Activity: With the records below as your source, retype each line exactly from the top down to the line that contains "localparam logic [4:0] SR_MAX_B5", and include that line.

Provided records:

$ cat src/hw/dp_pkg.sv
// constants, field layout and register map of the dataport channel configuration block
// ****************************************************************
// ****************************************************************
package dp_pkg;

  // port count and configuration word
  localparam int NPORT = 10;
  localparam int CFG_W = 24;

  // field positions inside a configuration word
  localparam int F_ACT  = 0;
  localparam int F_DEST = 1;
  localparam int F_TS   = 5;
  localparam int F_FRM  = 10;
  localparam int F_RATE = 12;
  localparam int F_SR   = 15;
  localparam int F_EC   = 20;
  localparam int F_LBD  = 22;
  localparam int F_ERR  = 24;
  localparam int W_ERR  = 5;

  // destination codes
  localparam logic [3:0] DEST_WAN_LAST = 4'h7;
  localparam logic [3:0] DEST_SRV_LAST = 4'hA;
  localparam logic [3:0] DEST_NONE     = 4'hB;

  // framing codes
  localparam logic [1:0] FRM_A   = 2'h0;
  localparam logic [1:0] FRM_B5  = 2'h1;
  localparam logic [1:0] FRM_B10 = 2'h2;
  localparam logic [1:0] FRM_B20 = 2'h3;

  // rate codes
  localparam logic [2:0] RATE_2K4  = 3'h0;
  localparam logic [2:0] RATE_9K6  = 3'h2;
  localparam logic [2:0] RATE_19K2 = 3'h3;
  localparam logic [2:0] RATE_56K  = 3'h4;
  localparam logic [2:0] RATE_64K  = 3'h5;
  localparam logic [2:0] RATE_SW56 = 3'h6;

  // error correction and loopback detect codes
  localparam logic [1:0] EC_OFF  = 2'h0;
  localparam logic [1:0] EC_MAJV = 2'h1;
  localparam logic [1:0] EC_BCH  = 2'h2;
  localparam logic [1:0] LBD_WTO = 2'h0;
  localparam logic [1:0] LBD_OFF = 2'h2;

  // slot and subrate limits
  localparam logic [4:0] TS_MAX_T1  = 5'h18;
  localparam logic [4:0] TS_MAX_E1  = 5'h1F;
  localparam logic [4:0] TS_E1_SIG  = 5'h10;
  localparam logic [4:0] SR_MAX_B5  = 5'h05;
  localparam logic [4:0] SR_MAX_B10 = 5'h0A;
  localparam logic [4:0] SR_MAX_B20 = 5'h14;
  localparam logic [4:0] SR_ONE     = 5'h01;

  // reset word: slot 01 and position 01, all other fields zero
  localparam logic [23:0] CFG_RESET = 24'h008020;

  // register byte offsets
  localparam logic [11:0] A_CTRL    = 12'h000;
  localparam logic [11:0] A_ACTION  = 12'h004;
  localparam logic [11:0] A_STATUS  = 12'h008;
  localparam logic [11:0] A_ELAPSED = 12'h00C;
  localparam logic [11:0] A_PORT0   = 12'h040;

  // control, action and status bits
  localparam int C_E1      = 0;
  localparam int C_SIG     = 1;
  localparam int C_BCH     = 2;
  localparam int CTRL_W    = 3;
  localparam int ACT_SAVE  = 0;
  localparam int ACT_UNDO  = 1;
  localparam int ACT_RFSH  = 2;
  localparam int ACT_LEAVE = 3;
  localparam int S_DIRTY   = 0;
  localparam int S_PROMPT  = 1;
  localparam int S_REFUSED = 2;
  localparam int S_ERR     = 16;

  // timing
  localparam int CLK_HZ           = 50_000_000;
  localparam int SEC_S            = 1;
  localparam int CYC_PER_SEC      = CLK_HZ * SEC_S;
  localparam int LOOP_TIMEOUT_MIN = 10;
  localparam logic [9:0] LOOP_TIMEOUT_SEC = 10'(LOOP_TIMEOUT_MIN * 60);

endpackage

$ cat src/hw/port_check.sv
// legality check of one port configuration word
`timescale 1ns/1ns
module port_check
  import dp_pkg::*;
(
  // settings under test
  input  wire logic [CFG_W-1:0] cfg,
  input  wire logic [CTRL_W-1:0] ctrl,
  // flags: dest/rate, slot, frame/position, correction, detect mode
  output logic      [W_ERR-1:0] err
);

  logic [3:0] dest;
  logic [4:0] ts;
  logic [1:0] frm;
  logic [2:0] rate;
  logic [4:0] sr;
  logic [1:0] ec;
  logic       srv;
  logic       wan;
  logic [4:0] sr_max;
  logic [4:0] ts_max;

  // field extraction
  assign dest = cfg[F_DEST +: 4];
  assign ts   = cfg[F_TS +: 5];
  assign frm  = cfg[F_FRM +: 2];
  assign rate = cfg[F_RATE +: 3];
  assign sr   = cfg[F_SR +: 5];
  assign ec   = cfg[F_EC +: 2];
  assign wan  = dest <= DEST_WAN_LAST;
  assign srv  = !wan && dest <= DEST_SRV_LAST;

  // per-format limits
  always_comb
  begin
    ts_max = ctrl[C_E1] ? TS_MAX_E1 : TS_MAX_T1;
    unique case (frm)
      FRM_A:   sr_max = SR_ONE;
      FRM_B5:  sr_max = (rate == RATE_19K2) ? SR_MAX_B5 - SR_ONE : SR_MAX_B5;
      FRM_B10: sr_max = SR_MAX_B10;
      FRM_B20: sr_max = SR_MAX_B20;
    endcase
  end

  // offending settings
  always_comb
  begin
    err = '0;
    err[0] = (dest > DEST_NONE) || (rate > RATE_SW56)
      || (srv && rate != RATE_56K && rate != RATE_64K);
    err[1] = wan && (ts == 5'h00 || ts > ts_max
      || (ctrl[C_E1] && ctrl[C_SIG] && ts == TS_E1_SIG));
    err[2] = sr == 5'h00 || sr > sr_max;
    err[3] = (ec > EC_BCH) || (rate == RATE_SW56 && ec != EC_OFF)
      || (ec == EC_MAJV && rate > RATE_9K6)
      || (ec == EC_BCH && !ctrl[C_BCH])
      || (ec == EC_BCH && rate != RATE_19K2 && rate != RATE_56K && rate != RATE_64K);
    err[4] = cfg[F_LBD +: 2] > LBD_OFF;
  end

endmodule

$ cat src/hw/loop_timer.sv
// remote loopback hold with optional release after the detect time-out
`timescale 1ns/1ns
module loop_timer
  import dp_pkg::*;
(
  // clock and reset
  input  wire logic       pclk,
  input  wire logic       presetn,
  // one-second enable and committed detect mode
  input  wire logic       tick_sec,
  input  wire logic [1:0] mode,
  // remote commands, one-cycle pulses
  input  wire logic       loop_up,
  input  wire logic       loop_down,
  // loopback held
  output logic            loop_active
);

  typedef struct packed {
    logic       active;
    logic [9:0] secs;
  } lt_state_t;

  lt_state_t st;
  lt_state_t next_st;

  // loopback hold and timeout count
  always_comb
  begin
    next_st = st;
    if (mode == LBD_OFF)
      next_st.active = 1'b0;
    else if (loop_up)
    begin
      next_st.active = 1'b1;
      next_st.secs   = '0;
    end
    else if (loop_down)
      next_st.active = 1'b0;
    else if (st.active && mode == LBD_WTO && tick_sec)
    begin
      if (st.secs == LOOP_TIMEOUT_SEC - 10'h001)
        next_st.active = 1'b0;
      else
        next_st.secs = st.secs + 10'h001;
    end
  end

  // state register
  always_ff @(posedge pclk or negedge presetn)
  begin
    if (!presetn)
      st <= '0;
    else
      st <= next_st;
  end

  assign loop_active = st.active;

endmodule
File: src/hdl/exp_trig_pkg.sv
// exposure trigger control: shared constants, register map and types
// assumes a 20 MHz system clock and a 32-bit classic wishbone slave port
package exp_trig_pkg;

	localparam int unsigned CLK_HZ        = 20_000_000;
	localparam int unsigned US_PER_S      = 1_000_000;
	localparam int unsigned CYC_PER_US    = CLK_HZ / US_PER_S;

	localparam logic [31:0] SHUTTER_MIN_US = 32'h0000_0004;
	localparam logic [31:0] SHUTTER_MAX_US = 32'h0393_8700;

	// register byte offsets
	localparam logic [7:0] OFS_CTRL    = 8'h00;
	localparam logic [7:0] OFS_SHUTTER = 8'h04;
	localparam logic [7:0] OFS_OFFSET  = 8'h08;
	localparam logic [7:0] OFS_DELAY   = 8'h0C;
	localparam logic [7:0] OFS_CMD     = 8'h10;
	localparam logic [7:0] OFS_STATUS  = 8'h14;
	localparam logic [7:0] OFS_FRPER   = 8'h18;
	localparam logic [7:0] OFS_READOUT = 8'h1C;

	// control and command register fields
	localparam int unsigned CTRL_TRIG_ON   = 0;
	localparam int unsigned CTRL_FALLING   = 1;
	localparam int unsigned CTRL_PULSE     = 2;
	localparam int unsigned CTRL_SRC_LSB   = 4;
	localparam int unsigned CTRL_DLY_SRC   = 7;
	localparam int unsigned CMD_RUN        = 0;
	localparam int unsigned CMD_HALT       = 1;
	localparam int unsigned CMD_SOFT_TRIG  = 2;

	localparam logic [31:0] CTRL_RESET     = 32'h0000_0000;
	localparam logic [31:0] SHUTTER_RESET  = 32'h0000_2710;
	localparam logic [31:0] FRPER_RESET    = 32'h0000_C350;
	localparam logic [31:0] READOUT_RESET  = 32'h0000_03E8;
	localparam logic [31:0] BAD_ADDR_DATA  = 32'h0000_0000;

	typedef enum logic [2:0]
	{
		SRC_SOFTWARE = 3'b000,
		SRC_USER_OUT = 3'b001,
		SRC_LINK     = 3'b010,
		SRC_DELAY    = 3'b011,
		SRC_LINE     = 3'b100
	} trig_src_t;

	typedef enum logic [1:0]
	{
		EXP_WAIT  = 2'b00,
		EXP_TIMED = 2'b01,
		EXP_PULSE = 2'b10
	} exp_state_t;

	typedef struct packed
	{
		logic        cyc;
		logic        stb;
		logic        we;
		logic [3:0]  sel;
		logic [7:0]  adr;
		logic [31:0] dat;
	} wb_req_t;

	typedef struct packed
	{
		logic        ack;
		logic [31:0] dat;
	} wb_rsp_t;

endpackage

Task output:
$ cat src/hw/dp_pkg.sv
// constants, field layout and register map of the dataport channel configuration block
// ****************************************************************
// ****************************************************************
package dp_pkg;

  // port count and configuration word
  localparam int NPORT = 10;
  localparam int CFG_W = 24;

  // field positions inside a configuration word
  localparam int F_ACT  = 0;
  localparam int F_DEST = 1;
  localparam int F_TS   = 5;
  localparam int F_FRM  = 10;
  localparam int F_RATE = 12;
  localparam int F_SR   = 15;
  localparam int F_EC   = 20;
  localparam int F_LBD  = 22;
  localparam int F_ERR  = 24;
  localparam int W_ERR  = 5;

  // destination codes
  localparam logic [3:0] DEST_WAN_LAST = 4'h7;
  localparam logic [3:0] DEST_SRV_LAST = 4'hA;
  localparam logic [3:0] DEST_NONE     = 4'hB;

  // framing codes
  localparam logic [1:0] FRM_A   = 2'h0;
  localparam logic [1:0] FRM_B5  = 2'h1;
  localparam logic [1:0] FRM_B10 = 2'h2;
  localparam logic [1:0] FRM_B20 = 2'h3;

  // rate codes
  localparam logic [2:0] RATE_2K4  = 3'h0;
  localparam logic [2:0] RATE_9K6  = 3'h2;
  localparam logic [2:0] RATE_19K2 = 3'h3;
  localparam logic [2:0] RATE_56K  = 3'h4;
  localparam logic [2:0] RATE_64K  = 3'h5;
  localparam logic [2:0] RATE_SW56 = 3'h6;

  // error correction and loopback detect codes
  localparam logic [1:0] EC_OFF  = 2'h0;
  localparam logic [1:0] EC_MAJV = 2'h1;
  localparam logic [1:0] EC_BCH  = 2'h2;
  localparam logic [1:0] LBD_WTO = 2'h0;
  localparam logic [1:0] LBD_OFF = 2'h2;

  // slot and subrate limits
  localparam logic [4:0] TS_MAX_T1  = 5'h18;
  localparam logic [4:0] TS_MAX_E1  = 5'h1F;
  localparam logic [4:0] TS_E1_SIG  = 5'h10;
  localparam logic [4:0] SR_MAX_B5  = 5'h05;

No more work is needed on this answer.